FLIP FLOP!!!!! ??????

I do not know the appropriate citation for the column below. It was posted on the Michiganders for Obama listserv. It got a warm reception. While I do not agree with every detail of the piece, the spirit of it is right on target. Barack's un-doctrinaire approach to the world is what makes him attractive. At the same time, it challenges the comfort of progressives. Filibustering the FISA bill would have been great theater and in your face to Bush, in particular, and more generally, the right-wing in this country, it is hard to know what he compromised in his acquiescence, but he may have looked more presidential by leaving the fight on the campaign trail.
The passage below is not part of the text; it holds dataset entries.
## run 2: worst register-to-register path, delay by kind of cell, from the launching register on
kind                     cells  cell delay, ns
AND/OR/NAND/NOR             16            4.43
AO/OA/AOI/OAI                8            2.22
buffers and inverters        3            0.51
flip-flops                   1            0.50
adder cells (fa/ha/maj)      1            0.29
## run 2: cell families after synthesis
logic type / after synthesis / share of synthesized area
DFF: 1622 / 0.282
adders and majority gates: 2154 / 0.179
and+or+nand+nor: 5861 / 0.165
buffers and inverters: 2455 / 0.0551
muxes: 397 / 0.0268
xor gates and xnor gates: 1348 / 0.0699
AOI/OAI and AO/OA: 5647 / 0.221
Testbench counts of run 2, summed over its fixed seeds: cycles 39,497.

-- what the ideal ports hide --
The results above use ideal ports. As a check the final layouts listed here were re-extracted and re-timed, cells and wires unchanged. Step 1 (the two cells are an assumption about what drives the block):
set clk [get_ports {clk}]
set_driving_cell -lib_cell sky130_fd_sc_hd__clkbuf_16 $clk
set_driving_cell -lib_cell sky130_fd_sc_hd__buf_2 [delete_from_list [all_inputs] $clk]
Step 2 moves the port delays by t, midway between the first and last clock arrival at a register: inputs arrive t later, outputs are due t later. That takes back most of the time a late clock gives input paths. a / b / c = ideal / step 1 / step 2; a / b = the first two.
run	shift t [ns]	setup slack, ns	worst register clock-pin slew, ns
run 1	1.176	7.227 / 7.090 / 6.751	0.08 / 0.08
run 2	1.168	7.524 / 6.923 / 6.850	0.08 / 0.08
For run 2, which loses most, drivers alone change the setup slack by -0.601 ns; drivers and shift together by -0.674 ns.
From an optimization exercise on the open Yosys and OpenROAD flow, aimed at small area; shortcuts taken in it are not production practice. At most, simulation tests tie the RTL to the original design; equivalence was not proved. Power figures rest on the tool's default switching activity, not on a simulated workload.

the baseline:
## lhce_parse
module lhce_parse (
    input  wire        clk,
    input  wire        rst,           
    input  wire        start,
    input  wire [3:0]  op,
    input  wire [15:0] src_addr,
    input  wire [15:0] src_len,
    input  wire [31:0] ph_src,
    input  wire [31:0] ph_dst,
    output wire        busy,
    output reg         done,
    output wire        mem_rd,
    output wire [9:0]  mem_addr,
    input  wire [31:0] mem_rdata,
    output wire [3:0]  err_code,
    output wire [3:0]  err_sub,
    output wire [31:0] r_csum,
    output wire [31:0] r_csum_field,
    output wire [31:0] r_ip_len,
    output wire [31:0] r_ip_misc,
    output wire [31:0] r_ip_src,
    output wire [31:0] r_ip_dst,
    output wire [31:0] r_ip_hdr,
    output wire [31:0] r_ip_chk,
    output wire [31:0] r_tcp_ports,
    output wire [31:0] r_tcp_seq,
    output wire [31:0] r_tcp_ack,
    output wire [31:0] r_tcp_ctl,
    output wire [31:0] r_tcp_csum,
    output wire [31:0] r_tcp_hdr,
    output wire [31:0] r_pay,
    output wire [31:0] r_out
);
Size: about 2,400 cells after synthesis, about 710 flip-flops, ~27,000 um2 of cells after synthesis.
Settings: LEC_CHECK=0, CAP_MARGIN=20, CORE_MARGIN=2, CORE_UTILIZATION=75, CTS_CLUSTER_DIAMETER=90, CTS_CLUSTER_SIZE=30, PLACE_DENSITY=0.88, SLEW_MARGIN=20, SYNTH_HIERARCHICAL=1, SYNTH_MINIMUM_KEEP_SIZE=0; clock period 7.0 ns.
standard.sh (not shown) runs the stock make flow with config.mk's settings and CLKGATE_MAP_FILE= SYNTH_SCRIPT=/design/flow/synth_recipe.tcl, a recipe that flattens the netlist after the stock synthesis.
==> flow/flow/run.sh <==
#!/bin/bash
# Standard layout (the standard.sh, standard synthesis), with the port
# buffers that global placement inserts made of sky130_fd_sc_hd__buf_1 and
# one tie cell per constant value.
set -euo pipefail
export BUFFER_PORTS_ARGS="-buffer_cell sky130_fd_sc_hd__buf_1"
export SKIP_REPAIR_TIE_FANOUT=1
bash standard.sh > standard.log 2>&1
Modified inputs, the candidate compared to the baseline
Settings: a change of PLACE_DENSITY from 0.88 to 0.75; a change of CORE_UTILIZATION from 75 to 60.
--- outcome ---
Going from the baseline to the candidate, sequential share of layout area decreased by 0.65 points relative to the old numbers; utilization after layout saw a decrease. The candidate: routing usage on met2 lower than the baseline. Taking the baseline as the reference, in the candidate total power saw little to no change, setup slack saw a decrease, share of flip-flops with an asynchronous set or reset saw little to no change. Diff the baseline and the candidate: transition time of the tightest slew-check pin lower in the baseline. Re post-detailed-placement cell area: the baseline was lower than the candidate.
Function was not checked in any run of this note: the RTL went through the layout flow alone.


Another version of the RTL of lhce_parse (not shown whole).
For scale: roughly 2300 cells after synthesis, ~670 I/O pins.
==> flow/design.v (excerpt) <==
module lhce_parse (
    input  wire        clk,
    input  wire        rst,           
    input  wire        start,
    input  wire [3:0]  op,
    input  wire [15:0] src_addr,
    input  wire [15:0] src_len,
    input  wire [31:0] ph_src,
    input  wire [31:0] ph_dst,
    output wire        busy,
    output reg         done,
    output wire        mem_rd,
    output wire [9:0]  mem_addr,
    input  wire [31:0] mem_rdata,
    output wire [3:0]  err_code,
    output wire [3:0]  err_sub,
    output wire [31:0] r_csum,
    output wire [31:0] r_csum_field,
    output wire [31:0] r_ip_len,
    output wire [31:0] r_ip_misc,
    output wire [31:0] r_ip_src,
    output wire [31:0] r_ip_dst,
    output wire [31:0] r_ip_hdr,
    output wire [31:0] r_ip_chk,
    output wire [31:0] r_tcp_ports,
    output wire [31:0] r_tcp_seq,
    output wire [31:0] r_tcp_ack,
    output wire [31:0] r_tcp_ctl,
    output wire [31:0] r_tcp_csum,
    output wire [31:0] r_tcp_hdr,
    output wire [31:0] r_pay,
    output wire [31:0] r_out
);
Settings: LEC_CHECK=0, CAP_MARGIN=20, CORE_MARGIN=2, CORE_UTILIZATION=72, CTS_CLUSTER_DIAMETER=80, CTS_CLUSTER_SIZE=26, PLACE_DENSITY=0.85, SLEW_MARGIN=20, SYNTH_HIERARCHICAL=1, SYNTH_MINIMUM_KEEP_SIZE=0; clock period 7.0 ns.
Scripts as last shown in full above: flow/flow/run.sh
Edit:
- CORE_UTILIZATION: 72 -> 60
- CTS_BUF_LIST: unset -> sky130_fd_sc_hd__clkbuf_8
- CTS_CLUSTER_DIAMETER: 80 -> 50
- CTS_CLUSTER_SIZE: 26 -> 18
- PLACE_DENSITY: 0.85 -> 0.75
Effect: Synthesized area is unchanged. Clock-buffer cell count is higher by 12. Sequential share of layout area is lower by 0.55 points. Power stays flat. Fmax is higher by about 11%. Cell count is higher by about 5%. Critical path depth is higher by 1. Wire length is lower by 3.2%. First-iteration DRC count is lower by about 11%. Setup slack improves by 0.64 ns. Sequential power hardly moves.
Context: an optimization exercise on an open-source flow, tuned for small area. The choices shown serve that exercise and are no tape-out recipe. In this exercise RTL edits were held to simulation tests only and were not proved equivalent to the original. Power figures rest on the tool's default switching activity, not on a simulated workload.

// la4_rtu
module la4_rtu #(
    parameter MAX_BLOCK   = 16,
    parameter SPEED_ADDR  = 16'h0000,
    parameter TORQUE_ADDR = 16'h0010,
    parameter IO_ADDR     = 16'h0020,
    parameter ERR_ADDR    = 16'h0030
) (
    input  wire        clk,
    input  wire        rst,
    input  wire        host_wr,
    input  wire [7:0]  host_waddr,
    input  wire [63:0] host_wdata,
    input  wire [7:0]  rd_addr,
    output reg  [63:0] rd_data,
    output wire        busy,
    output wire        conn_req,
    input  wire        conn_done,
    input  wire [1:0]  conn_result,
    output wire        tx_valid,
    output wire [7:0]  tx_data,
    input  wire        tx_ready,
    input  wire        rx_valid,
    input  wire [7:0]  rx_data,
    input  wire        rx_last,
    input  wire        rx_err,
    input  wire        rx_timeout,
    output reg         notify_valid,
    output wire [15:0] notify_code
);
    localparam [2:0] S_IDLE = 3'd0, S_DISP = 3'd1, S_CONN = 3'd2,
                     S_TX   = 3'd3, S_RX   = 3'd4, S_EVAL = 3'd5;
    localparam [3:0] C_OK = 4'd0, C_ILLEGAL = 4'd1, C_NOT_CONN = 4'd2,
                     C_ALREADY = 4'd3, C_CFG_INVALID = 4'd4,
                     C_OPEN_FAILED = 4'd5, C_LINK_FAILED = 4'd6,
                     C_COUNT_RANGE = 4'd7, C_XFER_FAILED = 4'd8;
    localparam [3:0] X_OK = 4'd0, X_TIMEOUT = 4'd1, X_RX_ERROR = 4'd2,
                     X_MALFORMED = 4'd3, X_CRC_ERROR = 4'd4,
                     X_BAD_SLAVE = 4'd5, X_SLAVE_EXC = 4'd6,
                     X_BAD_FUNC = 4'd7, X_BAD_LENGTH = 4'd8,
                     X_BAD_ECHO = 4'd9;
    localparam [1:0] B_SPEED = 2'd0, B_TORQUE = 2'd1, B_IO = 2'd2, B_ERR = 2'd3;
    reg [2:0]  state;
    reg        cmd_seen;
    reg [63:0] cmd_reg;
    reg        st_connected, st_overrun, st_write_ok;
    reg [3:0]  st_cause;
    reg [3:0]  st_xfer_cause;
    reg [7:0]  xfer_exc_raw;
  ...
For scale: about 2300 cells after synthesis, roughly 190 I/O pins.
clock: 10.0 ns
lec_check: 0
cap_margin: 20
core_margin: 2
core_utilization: 70
place_density: 0.8
slew_margin: 20
standard.sh (not shown) runs the stock make flow with config.mk's settings and CLKGATE_MAP_FILE= SYNTH_SCRIPT=/design/flow/synth_recipe.tcl, a recipe that flattens the netlist after the stock synthesis.
==> flow/flow/run.sh <==
#!/bin/bash
# The standard layout (standard.sh's make command and settings) with:
#  - synthesis: synth_recipe.tcl unchanged but for an area-oriented ABC script;
#  - port buffers built from the smallest buffer (buf_1);
#  - clock tree synthesis without dummy loads, with clkbuf_8 and larger
#    sink clusters.
# Each tool's output goes to a log file in this folder.
set -euo pipefail
W=$PWD
export AREA_ABC_SCRIPT=$W/flow/area.abc
export FLOW_SYNTH_TCL=$W/synth_recipe.tcl
export BUFFER_PORTS_ARGS="-buffer_cell sky130_fd_sc_hd__buf_1"
export CTS_ARGS="-sink_clustering_enable -repair_clock_nets -dont_use_dummy_load -buf_list sky130_fd_sc_hd__clkbuf_8 -sink_clustering_size 16 -sink_clustering_max_diameter 70"
sed "s|SYNTH_SCRIPT=[^ ]*|SYNTH_SCRIPT=$W/flow/synth_area.tcl|" standard.sh > flow_standard.sh
grep -q "SYNTH_SCRIPT=$W/flow/synth_area.tcl" flow_standard.sh
bash flow_standard.sh > flow_make.log 2>&1
==> flow/flow/area.abc <==
strash
&get -n
&fraig -x
&put
scorr
dc2
strash
&get -n
&deepsyn -I 6 -J 50 -T 0
&dch -f
&nf -R 1000 -p -F 10 -A 4 -C 32
&put
==> flow/flow/synth_area.tcl <==
# The standard flow's synthesis script, unchanged, with one difference: ABC maps the
# combinational logic with an area-oriented script (flow/area.abc) in place
# of ORFS's delay-oriented one. Registers are mapped before ABC runs and are
# the same as the standard synthesis's.
proc abc {args} {
    set i [lsearch $args -script]
    if {$i >= 0} {
        lset args [expr {$i + 1}] $::env(AREA_ABC_SCRIPT)
    }
    yosys abc {*}$args
}
source $::env(FLOW_SYNTH_TCL)
Change:
--- a/flow/flow/run.sh
+++ b/flow/flow/run.sh
@@ -11,5 +11,5 @@
 export FLOW_SYNTH_TCL=$W/synth_recipe.tcl
 export BUFFER_PORTS_ARGS="-buffer_cell sky130_fd_sc_hd__buf_1"
-export CTS_ARGS="-sink_clustering_enable -repair_clock_nets -dont_use_dummy_load -buf_list sky130_fd_sc_hd__clkbuf_8 -sink_clustering_size 16 -sink_clustering_max_diameter 70"
+export CTS_ARGS="-sink_clustering_enable -repair_clock_nets -dont_use_dummy_load -buf_list sky130_fd_sc_hd__clkbuf_8 -sink_clustering_size 14 -sink_clustering_max_diameter 60"
 sed "s|SYNTH_SCRIPT=[^ ]*|SYNTH_SCRIPT=$W/flow/synth_area.tcl|" standard.sh > flow_standard.sh
 grep -q "SYNTH_SCRIPT=$W/flow/synth_area.tcl" flow_standard.sh
==> flow/flow/area.abc (replaced) <==
strash
&get -n
&fraig -x
&put
scorr
dc2
strash
&get -n
&deepsyn -I 3 -J 50 -T 0
&dch -f
&nf -R 1000 -p -F 10 -A 4 -C 32
&put
Settings changed: CAP_MARGIN 20 to 5, SLEW_MARGIN 20 to 5.
After rerunning: Now the flow completed, yet does not pass: max-capacitance violations, max-slew violations. Total power goes up by 1.9%. Sequential cell count stays the same. Maximum frequency goes down by 12%. Combinational power hardly moves. Global-route usage goes up by 0.98 points. Cell count goes up by 1.1%. Setup slack is worse by 1.1 ns.
Change:
Settings changed: CAP_MARGIN 5 to 20, SLEW_MARGIN 5 to 20.
After rerunning: This time the run finished clean. Sequential share of layout area stays flat. Count of clock-buffer cells in the layout does not change. Clock power hardly moves. Total power stays flat. Global-route usage does not change. Cell count is about the same. Wire length is about the same.
Change:
==> flow/flow/area.abc (replaced) <==
strash
&get -n
&fraig -x
&put
scorr
dc2
strash
&get -n
&deepsyn -I 6 -J 50 -T 0
&dch -f
&nf -R 1000 -p -F 10 -A 4 -C 32
&put
Result:
- The new run completed without violations
- first-iteration DRC count rose by a few percent
- register-to-register slack gains 1.1 ns
- clock skew grows by 0.010 ns
- sequential power is about the same
- clock power stays flat
- global-route usage goes down by 0.99 points
- setup slack improved by 1.1 ns

what the ideal ports hide:
How much do the figures lean on ideal ports? The routed layouts below were timed once more, with nothing changed but the port constraints. Step 1 sets driving cells, clkbuf_16 on the clock port and buf_2 on the other inputs (assumed; they add their load-dependent delay and slew). Step 2 adds t to the input delays and takes it off the output delays; t is the mean of the earliest and latest rising clock arrival at the registers after step 1. Input paths then give back, and output paths get back, about the clock's delay inside the block. Three values: no drivers, after step 1, after step 2; two values: the first two.
| run | t, ns | setup slack, ns | latest minus earliest clock arrival (ns) | worst register clock-pin slew, ns | worst slew at a driven data input, ns |
|---|---|---|---|---|---|
| the first run | 0.760 | 2.030 / 2.030 / 2.030 | 0.103 / 0.103 | 0.11 / 0.11 | 0.12 |
| the second run | 0.760 | 0.973 / 0.973 / 0.973 | 0.067 / 0.068 | 0.10 / 0.10 | 0.11 |
| the third run | 0.764 | 0.864 / 0.864 / 0.864 | 0.075 / 0.075 | 0.10 / 0.10 | 0.12 |
| the fourth run | 0.764 | 1.988 / 1.988 / 1.988 | 0.086 / 0.086 | 0.10 / 0.10 | 0.11 |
The left generally, and the Socialist Workers Party in particular, accused Barack of demonizing black males. He did nothing of the sort. He is addressing the issue of uplift in the black community. While racism is a major problem facing blacks in capitalist America, a system that puts profits before people stands in the way of change toward a more just America for all Americans. That change must be both internal and external to the black community. Social and economic justice are central to toward such change. Ralph "out-of-touch" Nader even had the audacity of accusing Barack of running away from racism. When in all of his celebrated but now ego-maniacal drive has racism been central to Nader's anti-corporate crusades? He has refused to "respect" the politics of America's reality. Some, not a few, blame Nader for Bush's ascension
to the White House in 2000. He has reduces himself to being an also-ran at its truest meaning of the term.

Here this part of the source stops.